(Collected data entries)
================================
What follows belongs to an exercise in optimizing a design on an open flow for small area; a production flow would make more cautious choices. In this exercise RTL edits were held to simulation tests only and were not proved equivalent to the original. Power figures rest on the tool's default switching activity, not on a simulated workload.

==> flow/design.v (outline; a module is shown in full before it is edited, if it fits) <==
// module lgn_l0: 156 lines
// module lgn_net: 804 lines
// module logicGateNet: 164 lines
module logicGateNet(
    input clk,
    input rst,
    input rx,
    output tx
);
  // ...
==> flow/run.sh <==
#!/bin/bash
# synth_recipe.tcl (not shown) runs the flow's synth.tcl, then flattens the netlist and writes it again
# the make line also repeats each setting of config.mk as NAME=value (left out here)
make -C /OpenROAD-flow-scripts/flow DESIGN_CONFIG=/design/flow/config.mk WORK_HOME=/design/flow/orfs CLKGATE_MAP_FILE= SYNTH_SCRIPT=/design/flow/synth_recipe.tcl finish
==> flow/config.mk <==
export PLATFORM = sky130hd
export DESIGN_NAME = logicGateNet
export DESIGN_NICKNAME = logicGateNet
export VERILOG_FILES = /design/flow/design.v
export SDC_FILE = /design/flow/constraint.sdc
export NUM_CORES = 4
export LEC_CHECK = 0
export CAP_MARGIN = 20
export CORE_MARGIN = 2
export CORE_UTILIZATION = 40
export SLEW_MARGIN = 20
==> flow/constraint.sdc <==
create_clock -name core_clock -period 20.0 [get_ports {clk}]
set_input_delay 4.0000 -clock core_clock [delete_from_list [all_inputs] [get_ports {clk}]]
set_output_delay 4.0000 -clock core_clock [all_outputs]
set_load 0.01 [all_outputs]
==> summary.txt, run 1 <==
Timing
  • Max Slew Vio Count: 0
  • Unrepaired setup endpoints after global routing: false
  • Max frequency: 0.1463 GHz
  • Slew HR: 0.4372
  • Final Hold Viols: 0

Cells and area
  • Largest class: multi-input combinational cells
  • NonClk Buf Share: 0.01149
  • Fraction of layout cells with a size suffix above 1: 0.08681
  • P&R area growth vs syn: 8.469%

Die
  • CORE AREA: 26800 µm²
  • Rows: 60

Setup path
  • Critical Path Sink Type: register
  • R2R cell count: 10
  • FF-to-FF End: pp[2]$_DFF_P_
  • Critical Path Fanout Max: 17
  • Crit path max-delay family: compound AO/OA/AOI/OAI gates
  • Worst path most repeated cell: mux2i_1
  • Largest stage delay, worst path: 0.76 ns
  • Cell Chain, Critical Path: clkdlybuf4s50_1 -> nand2b_1 -> a2111o_1 -> a311oi_4 -> inv_2 -> ha_1 -> inv_1 -> mux2i_1 -> mux2i_1 -> mux2i_1 -> a211o_1

CTS
  • Num CTS Buffers: 23
  • Clock Path Buffers: 3
  • Insertion delay to the later sink of the worst-skew pair: 0.52 ns

Placed design
  • DP Cell Count: 1522

Pwr
  • Sequential power share: 0.493
  • Clk pwr share: 0.495
  • Switching power: 0.0001818 W
  • LEAKAGE: 4.142 nW
  • Clock Power: 0.000427 W
  • PD cells: 73.21 nW/µm²

Route
  • Met1 WL: 14730 µm
  • Post-Route WL: 34760 µm
  • Met2 wire len: 14580 µm

Yosys
  • Syn avg cell area: 8.696 µm²
  • Seq/Total Area, Yosys: 0.3969
  • Ys async rst share: 0
  • Syn_nets: 1276
  • Simple-gate share of the synthesized area: 0.2229

GRT
  • Initial antenna violation count: 1

Run status
  • Status: finished clean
================================
Scan the records above line by line, counting those where the word "lines" appears, and give the count alone.

3